Pakistan pays Rs4.59 billion to British firm for lost case

By Abdul Qayyum Siddiqui & Murtaza Ali Shah
January 02, 2021

LONDON/ISLAMABAD: The Pakistan High Commission has made a payment of $28.706 million (Rs4.59 billion) on behalf of the National Accountability Bureau (NAB) to the assets recovery firm Broadsheet LLC after losing the long-running litigation at the London High Court – 21 years after hiring the firm to trace alleged foreign assets of dozens of Pakistanis and being unable to find any.

The London High Court’s Financial Division had issued on December 17 a Final Third Party Order for payment to the NAB’s former client Broadsheet by December 30 – drawing curtains on a case that has cost Pakistani taxpayers billions of rupees.

Ironically, Broadsheet was hired by the NAB during Pervez Musharraf’s government in 2003 to trace assets in the UK and USA of more than 200 Pakistanis (called ‘targets’ in the contract) including generals, politicians, businessmen—Benazir Bhutto, Asif Ali Zardari and Nawaz Sharif as the chief targets. The firm did not recover a single asset of any target anywhere in the world but its litigation against the NAB started over the broken contract when the NAB ended its contract in violation of the terms and conditions.
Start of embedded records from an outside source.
File: config.mk
export PLATFORM = sky130hd
export DESIGN_NAME = mips_multicycle_control
export DESIGN_NICKNAME = d
export VERILOG_FILES = /design/src/rtl/mips_ctrl_pkg.sv /design/src/rtl/mips_ctrl_decode.sv /design/src/rtl/mips_multicycle_control.sv
export SDC_FILE = /design/constraint.sdc
export NUM_CORES = 1
export LEC_CHECK = 0
export ABC_AREA = 1
export BUFFER_PORTS_ARGS = -buffer_cell sky130_fd_sc_hd__clkbuf_2
export CORE_MARGIN = 2
export CORE_UTILIZATION = 38
export DETAILED_ROUTE_END_ITERATION = 16
export PLACE_DENSITY = 0.77
export SLEW_MARGIN = 40
export SYNTH_ARGS = -nofsm -noshare
export SYNTH_HDL_FRONTEND = slang
export SYNTH_SLANG_ARGS = --single-unit
File: constraint.sdc
create_clock -name clk -period 1 [get_ports clk]
set_input_delay 0.05 -clock clk [delete_from_list [all_inputs] [get_ports clk]]
set_output_delay 0.05 -clock clk [all_outputs]
set_load 0.01 [all_outputs]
A Pakistan High Commission source, on condition of anonymity, confirmed to The News that it had received the court order for the payment from the London High Court and had “no choice” but to comply with. At the earlier hearings, the court held the NAB responsible for contractual damages and breach of contract from the day it had signed the contract to trace assets of Pakistanis.

On a hearing on December 17, the London High Court ordered that $28.7 million should be debited by December 30.
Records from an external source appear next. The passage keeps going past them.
--- src/rtl/uart_tx_fifo.sv ---
// Show-ahead byte FIFO feeding uart_transmitter: host pushes one byte per clock,
// the head byte is presented on tx_data/tx_valid and popped when tx_ready is high.
module uart_tx_fifo #(
  parameter int DATA_BITS = 8,
  parameter int DEPTH     = 16
) (
  input  logic                      clk,
  input  logic                      rst_n,
  input  logic                      wr_en,
  input  logic [DATA_BITS-1:0]      wr_data,
  input  logic                      flush,
  input  logic                      ovf_clr,
  input  logic                      tx_ready,
  output logic                      tx_valid,
  output logic [DATA_BITS-1:0]      tx_data,
  output logic                      full,
  output logic                      empty,
  output logic [$clog2(DEPTH):0]    level,
  output logic                      overflow
);

  localparam int ADDR_W = $clog2(DEPTH);
  localparam int LVL_W  = ADDR_W + 1;

  logic [DATA_BITS-1:0] mem_q [DEPTH];
  logic [ADDR_W-1:0]    wr_ptr_q, wr_ptr_d;
  logic [ADDR_W-1:0]    rd_ptr_q, rd_ptr_d;
  logic [LVL_W-1:0]     level_q, level_d;
  logic                 ovf_q, ovf_d;
  logic                 do_push, do_pop, rejected;

  assign full     = (level_q == LVL_W'(DEPTH));
  assign empty    = (level_q == '0);
  assign tx_valid = !empty;
  assign tx_data  = tx_valid ? mem_q[rd_ptr_q] : '0;
  assign level    = level_q;
  assign overflow = ovf_q;

  // Full is judged on the pre-edge level, so a pop never frees a slot for a same-cycle push.
  assign do_push  = wr_en && !full;
  assign rejected = wr_en && full;
  assign do_pop   = tx_valid && tx_ready;

  always_comb begin
    wr_ptr_d = wr_ptr_q;
    rd_ptr_d = rd_ptr_q;
    level_d  = level_q;
    ovf_d    = ovf_q;
    if (do_push) wr_ptr_d = wr_ptr_q + ADDR_W'(1);
    if (do_pop)  rd_ptr_d = rd_ptr_q + ADDR_W'(1);
    if (do_push && !do_pop)      level_d = level_q + LVL_W'(1);
    else if (do_pop && !do_push) level_d = level_q - LVL_W'(1);
    if (flush) begin
      wr_ptr_d = '0;
      rd_ptr_d = '0;
      level_d  = '0;
    end
    if (rejected)     ovf_d = 1'b1;
    else if (ovf_clr) ovf_d = 1'b0;
  end

  always_ff @(posedge clk or negedge rst_n) begin
    if (!rst_n) begin
      wr_ptr_q <= '0;
      rd_ptr_q <= '0;
      level_q  <= '0;
      ovf_q    <= 1'b0;
    end else begin
      wr_ptr_q <= wr_ptr_d;
      rd_ptr_q <= rd_ptr_d;
      level_q  <= level_d;
      ovf_q    <= ovf_d;
    end
  end

  // Storage carries no reset; stale entries are never visible because tx_data is masked when empty.
  always_ff @(posedge clk) begin
    if (do_push && !flush) mem_q[wr_ptr_q] <= wr_data;
  end

endmodule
The News has seen correspondence sent from the Pakistan High Commission London to the Pakistan government asking to “facilitate the payment of USD 28,706,533.34”. “In case of non receipt of written payment instructions by 30 December 2020, the bank will have no choice to proceed with unilateral debiting the accounts of Pakistan high commission to meet the payment amount as stipulated in the court order,” the bank wrote to the Pakistan High Commission after receiving the order, according to the note sent by the High Commission to Pakistan Foreign Office.

The News understands that the Pakistan High Commission sent a “Note Verbale” to the British government seeking diplomatic immunity and that the Foreign and Commonwealth Office (FCO) should “take up the matter with the relevant authorities” and that the accounts of Pakistan High Commission “cannot be debited/frozen under any circumstances” because these “enjoy diplomatic immunity under Vienna Convention.”

A source confirmed here that after receiving the London High Court order, the Pakistan High Commission was requested to provide written payment instructions with debit account details to facilitate the payment of $28,706,533.35 in line with the Final Third Party Order issued by court.

The government source said that the NAB had sent £26 million into the High Commission account at the end of June 2020 but this was not the full amount that should have been deposited in the bank account of PHC and there was a shortfall. The News has learnt that the NAB did not appeal the December 17 order of London High Court’s Financial Division.

Foreign Office officials in Pakistan have claimed that the High Commission account had not been deducted but the High Commission source in London said the payment to the Broadsheet is a legal matter and compliance is important or else face repercussions.

In August 2020, the Broadsheet had secured a freezing order in London on $26 million in Pakistani state funds reserved in various UK commercial bank accounts.